Recorded information:
-=-=-=-=-

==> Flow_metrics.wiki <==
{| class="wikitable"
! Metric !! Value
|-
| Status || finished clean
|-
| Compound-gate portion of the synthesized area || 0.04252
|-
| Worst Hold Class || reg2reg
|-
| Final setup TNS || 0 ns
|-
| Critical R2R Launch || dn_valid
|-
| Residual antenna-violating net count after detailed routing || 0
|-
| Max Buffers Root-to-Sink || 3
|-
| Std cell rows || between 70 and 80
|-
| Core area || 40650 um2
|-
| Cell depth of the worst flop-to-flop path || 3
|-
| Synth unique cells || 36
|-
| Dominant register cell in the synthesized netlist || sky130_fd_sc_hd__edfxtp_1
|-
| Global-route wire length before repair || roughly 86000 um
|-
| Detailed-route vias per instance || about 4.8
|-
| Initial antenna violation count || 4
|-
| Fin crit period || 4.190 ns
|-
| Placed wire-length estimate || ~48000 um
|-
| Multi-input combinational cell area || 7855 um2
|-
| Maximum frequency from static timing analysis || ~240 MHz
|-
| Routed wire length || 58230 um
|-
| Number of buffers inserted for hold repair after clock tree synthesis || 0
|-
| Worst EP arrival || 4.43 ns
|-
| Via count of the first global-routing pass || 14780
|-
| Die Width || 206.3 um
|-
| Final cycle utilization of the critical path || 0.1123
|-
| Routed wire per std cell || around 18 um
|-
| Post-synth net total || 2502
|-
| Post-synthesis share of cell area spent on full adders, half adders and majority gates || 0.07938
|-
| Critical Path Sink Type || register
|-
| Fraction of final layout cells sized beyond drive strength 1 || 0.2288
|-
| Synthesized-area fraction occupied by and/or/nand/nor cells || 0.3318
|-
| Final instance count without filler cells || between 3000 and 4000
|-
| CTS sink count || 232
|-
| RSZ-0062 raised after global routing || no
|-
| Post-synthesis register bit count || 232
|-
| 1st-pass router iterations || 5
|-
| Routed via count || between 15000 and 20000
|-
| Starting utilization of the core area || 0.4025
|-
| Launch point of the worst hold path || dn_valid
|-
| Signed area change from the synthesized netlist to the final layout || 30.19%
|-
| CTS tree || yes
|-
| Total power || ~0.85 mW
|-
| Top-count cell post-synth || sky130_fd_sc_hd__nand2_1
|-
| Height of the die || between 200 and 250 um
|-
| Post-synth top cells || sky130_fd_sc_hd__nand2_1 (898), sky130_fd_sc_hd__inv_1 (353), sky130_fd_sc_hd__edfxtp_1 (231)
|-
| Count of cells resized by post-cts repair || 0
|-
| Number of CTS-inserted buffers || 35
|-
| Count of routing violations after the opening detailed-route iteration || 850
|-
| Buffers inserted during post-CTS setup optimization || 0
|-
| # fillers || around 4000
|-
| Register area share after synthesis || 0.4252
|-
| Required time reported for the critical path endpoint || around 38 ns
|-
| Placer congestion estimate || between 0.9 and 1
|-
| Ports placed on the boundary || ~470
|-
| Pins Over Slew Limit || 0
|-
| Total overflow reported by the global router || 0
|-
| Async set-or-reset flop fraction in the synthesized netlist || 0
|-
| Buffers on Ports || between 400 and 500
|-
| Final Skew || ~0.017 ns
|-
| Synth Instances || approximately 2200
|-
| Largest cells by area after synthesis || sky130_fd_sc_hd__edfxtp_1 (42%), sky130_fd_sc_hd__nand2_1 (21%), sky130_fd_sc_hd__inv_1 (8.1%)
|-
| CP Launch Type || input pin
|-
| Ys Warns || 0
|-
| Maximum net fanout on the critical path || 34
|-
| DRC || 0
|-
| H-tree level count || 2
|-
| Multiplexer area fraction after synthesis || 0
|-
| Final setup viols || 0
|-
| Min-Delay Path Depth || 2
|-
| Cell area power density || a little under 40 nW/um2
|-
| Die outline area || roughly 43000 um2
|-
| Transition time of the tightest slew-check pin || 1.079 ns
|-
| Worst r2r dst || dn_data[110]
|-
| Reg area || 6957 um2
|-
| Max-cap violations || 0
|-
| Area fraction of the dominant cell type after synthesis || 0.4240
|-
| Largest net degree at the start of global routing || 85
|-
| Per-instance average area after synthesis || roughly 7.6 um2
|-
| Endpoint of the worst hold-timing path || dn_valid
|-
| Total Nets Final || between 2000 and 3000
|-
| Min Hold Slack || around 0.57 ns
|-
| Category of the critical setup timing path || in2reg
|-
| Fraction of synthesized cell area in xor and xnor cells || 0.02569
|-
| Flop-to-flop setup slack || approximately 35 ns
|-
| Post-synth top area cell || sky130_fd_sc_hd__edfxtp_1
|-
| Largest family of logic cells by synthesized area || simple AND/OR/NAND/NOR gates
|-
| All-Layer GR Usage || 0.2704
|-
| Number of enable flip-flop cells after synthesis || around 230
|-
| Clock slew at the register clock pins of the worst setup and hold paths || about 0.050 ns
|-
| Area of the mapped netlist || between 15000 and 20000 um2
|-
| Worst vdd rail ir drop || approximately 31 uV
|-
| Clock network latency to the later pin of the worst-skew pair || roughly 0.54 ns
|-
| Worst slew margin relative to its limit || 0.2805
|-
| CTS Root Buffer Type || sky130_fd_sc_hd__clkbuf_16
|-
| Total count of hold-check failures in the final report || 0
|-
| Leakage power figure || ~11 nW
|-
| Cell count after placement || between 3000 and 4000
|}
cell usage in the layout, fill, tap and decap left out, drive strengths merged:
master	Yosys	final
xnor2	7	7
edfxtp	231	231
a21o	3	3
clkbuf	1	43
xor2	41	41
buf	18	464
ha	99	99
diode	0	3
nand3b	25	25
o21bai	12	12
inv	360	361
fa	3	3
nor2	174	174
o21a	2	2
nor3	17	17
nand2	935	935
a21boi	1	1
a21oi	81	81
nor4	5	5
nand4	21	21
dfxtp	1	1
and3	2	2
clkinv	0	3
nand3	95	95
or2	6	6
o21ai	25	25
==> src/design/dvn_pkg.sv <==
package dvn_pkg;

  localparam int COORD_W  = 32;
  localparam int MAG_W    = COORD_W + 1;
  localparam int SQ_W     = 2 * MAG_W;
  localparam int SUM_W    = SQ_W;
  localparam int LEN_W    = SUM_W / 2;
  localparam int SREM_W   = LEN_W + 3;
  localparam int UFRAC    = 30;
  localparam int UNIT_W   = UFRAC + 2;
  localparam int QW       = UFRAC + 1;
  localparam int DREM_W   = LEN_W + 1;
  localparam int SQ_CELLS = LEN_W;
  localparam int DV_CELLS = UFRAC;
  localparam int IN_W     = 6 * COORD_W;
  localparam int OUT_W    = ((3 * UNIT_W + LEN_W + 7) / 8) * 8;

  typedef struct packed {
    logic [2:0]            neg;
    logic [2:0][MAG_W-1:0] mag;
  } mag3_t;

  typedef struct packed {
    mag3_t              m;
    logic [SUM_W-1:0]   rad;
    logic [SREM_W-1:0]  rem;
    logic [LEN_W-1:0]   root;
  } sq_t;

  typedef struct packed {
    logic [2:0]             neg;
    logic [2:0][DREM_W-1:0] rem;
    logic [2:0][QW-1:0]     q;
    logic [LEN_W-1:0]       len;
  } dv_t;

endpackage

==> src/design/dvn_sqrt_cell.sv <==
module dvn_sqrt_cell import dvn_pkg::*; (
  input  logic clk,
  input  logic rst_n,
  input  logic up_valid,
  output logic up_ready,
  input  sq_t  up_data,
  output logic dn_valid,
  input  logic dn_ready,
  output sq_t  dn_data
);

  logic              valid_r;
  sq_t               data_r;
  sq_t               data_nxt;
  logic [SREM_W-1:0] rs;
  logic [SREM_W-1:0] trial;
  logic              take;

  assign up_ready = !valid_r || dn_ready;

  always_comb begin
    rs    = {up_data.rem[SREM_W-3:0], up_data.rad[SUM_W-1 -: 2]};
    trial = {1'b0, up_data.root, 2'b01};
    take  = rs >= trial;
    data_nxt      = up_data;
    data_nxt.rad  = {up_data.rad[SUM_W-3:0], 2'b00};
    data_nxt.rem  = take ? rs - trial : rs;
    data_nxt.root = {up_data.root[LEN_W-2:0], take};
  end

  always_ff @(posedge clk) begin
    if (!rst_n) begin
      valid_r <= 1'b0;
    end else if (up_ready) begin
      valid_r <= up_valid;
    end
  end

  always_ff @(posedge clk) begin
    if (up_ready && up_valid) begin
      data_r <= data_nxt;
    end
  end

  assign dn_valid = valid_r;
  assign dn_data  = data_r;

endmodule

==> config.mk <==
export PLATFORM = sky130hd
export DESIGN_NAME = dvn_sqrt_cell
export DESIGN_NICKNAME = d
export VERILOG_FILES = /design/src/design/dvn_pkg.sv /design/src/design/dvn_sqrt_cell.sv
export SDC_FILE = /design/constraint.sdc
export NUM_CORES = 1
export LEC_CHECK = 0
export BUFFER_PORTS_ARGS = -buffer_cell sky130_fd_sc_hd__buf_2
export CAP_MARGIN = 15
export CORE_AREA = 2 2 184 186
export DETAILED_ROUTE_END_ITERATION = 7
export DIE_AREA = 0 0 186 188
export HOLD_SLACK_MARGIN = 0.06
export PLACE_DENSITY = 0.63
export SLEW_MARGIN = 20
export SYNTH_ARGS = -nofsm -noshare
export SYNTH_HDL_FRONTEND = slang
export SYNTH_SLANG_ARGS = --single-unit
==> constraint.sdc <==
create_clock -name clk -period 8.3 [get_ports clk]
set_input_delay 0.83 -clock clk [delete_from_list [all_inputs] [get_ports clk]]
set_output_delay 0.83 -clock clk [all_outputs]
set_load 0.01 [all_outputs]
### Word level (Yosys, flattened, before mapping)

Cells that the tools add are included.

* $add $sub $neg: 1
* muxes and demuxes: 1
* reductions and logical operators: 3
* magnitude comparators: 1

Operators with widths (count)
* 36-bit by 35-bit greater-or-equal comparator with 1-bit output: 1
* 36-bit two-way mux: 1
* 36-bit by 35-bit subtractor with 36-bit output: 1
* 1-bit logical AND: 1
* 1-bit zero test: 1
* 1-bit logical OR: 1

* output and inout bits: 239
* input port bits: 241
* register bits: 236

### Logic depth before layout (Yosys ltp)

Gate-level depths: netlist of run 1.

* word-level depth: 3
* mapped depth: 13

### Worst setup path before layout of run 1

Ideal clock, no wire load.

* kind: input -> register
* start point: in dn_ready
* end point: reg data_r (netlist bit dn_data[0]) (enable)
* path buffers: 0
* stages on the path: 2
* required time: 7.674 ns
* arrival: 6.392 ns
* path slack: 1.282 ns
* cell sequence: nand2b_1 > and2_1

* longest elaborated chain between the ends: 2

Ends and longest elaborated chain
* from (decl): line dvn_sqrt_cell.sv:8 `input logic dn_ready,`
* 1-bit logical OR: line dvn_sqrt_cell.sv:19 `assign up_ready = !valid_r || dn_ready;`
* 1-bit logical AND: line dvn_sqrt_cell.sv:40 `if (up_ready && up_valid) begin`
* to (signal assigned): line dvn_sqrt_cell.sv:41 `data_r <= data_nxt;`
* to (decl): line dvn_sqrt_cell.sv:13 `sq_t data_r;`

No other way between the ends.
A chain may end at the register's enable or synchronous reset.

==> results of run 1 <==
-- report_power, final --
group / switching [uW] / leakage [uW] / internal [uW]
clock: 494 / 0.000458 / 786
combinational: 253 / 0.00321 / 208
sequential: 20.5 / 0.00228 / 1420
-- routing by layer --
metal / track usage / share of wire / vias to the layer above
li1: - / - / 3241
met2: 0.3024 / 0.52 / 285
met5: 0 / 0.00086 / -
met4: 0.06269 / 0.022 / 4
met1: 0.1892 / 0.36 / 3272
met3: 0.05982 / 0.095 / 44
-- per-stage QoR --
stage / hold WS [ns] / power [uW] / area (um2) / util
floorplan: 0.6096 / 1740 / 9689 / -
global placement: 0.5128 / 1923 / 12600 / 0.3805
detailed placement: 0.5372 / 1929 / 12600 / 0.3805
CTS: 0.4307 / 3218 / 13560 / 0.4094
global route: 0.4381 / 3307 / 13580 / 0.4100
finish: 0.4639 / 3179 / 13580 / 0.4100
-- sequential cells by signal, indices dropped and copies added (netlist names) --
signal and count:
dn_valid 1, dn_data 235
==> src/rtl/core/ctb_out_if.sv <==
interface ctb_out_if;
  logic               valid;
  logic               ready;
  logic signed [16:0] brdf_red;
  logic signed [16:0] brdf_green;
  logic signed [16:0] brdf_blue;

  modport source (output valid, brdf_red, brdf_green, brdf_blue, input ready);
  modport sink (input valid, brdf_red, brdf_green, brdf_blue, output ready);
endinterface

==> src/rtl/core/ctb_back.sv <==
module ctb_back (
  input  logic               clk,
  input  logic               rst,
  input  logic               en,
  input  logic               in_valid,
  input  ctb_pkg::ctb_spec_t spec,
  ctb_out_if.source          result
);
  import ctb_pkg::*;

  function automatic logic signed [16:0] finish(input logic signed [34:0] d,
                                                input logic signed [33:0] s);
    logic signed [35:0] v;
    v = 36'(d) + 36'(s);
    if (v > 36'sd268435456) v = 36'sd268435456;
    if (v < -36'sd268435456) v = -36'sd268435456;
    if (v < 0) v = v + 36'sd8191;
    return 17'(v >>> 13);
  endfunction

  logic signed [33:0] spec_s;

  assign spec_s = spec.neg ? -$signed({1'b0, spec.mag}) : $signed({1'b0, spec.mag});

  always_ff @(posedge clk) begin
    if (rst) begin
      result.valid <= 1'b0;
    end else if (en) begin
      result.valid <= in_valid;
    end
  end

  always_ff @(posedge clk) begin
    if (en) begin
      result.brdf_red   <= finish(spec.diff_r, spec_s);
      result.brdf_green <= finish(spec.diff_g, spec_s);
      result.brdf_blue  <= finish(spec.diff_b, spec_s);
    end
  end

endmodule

-=-=-=-=-

Task goal:
Whenever a line of the data holds the string "length", pick that line out.

Solution below:
| Global-route wire length before repair || roughly 86000 um
| Placed wire-length estimate || ~48000 um
| Routed wire length || 58230 um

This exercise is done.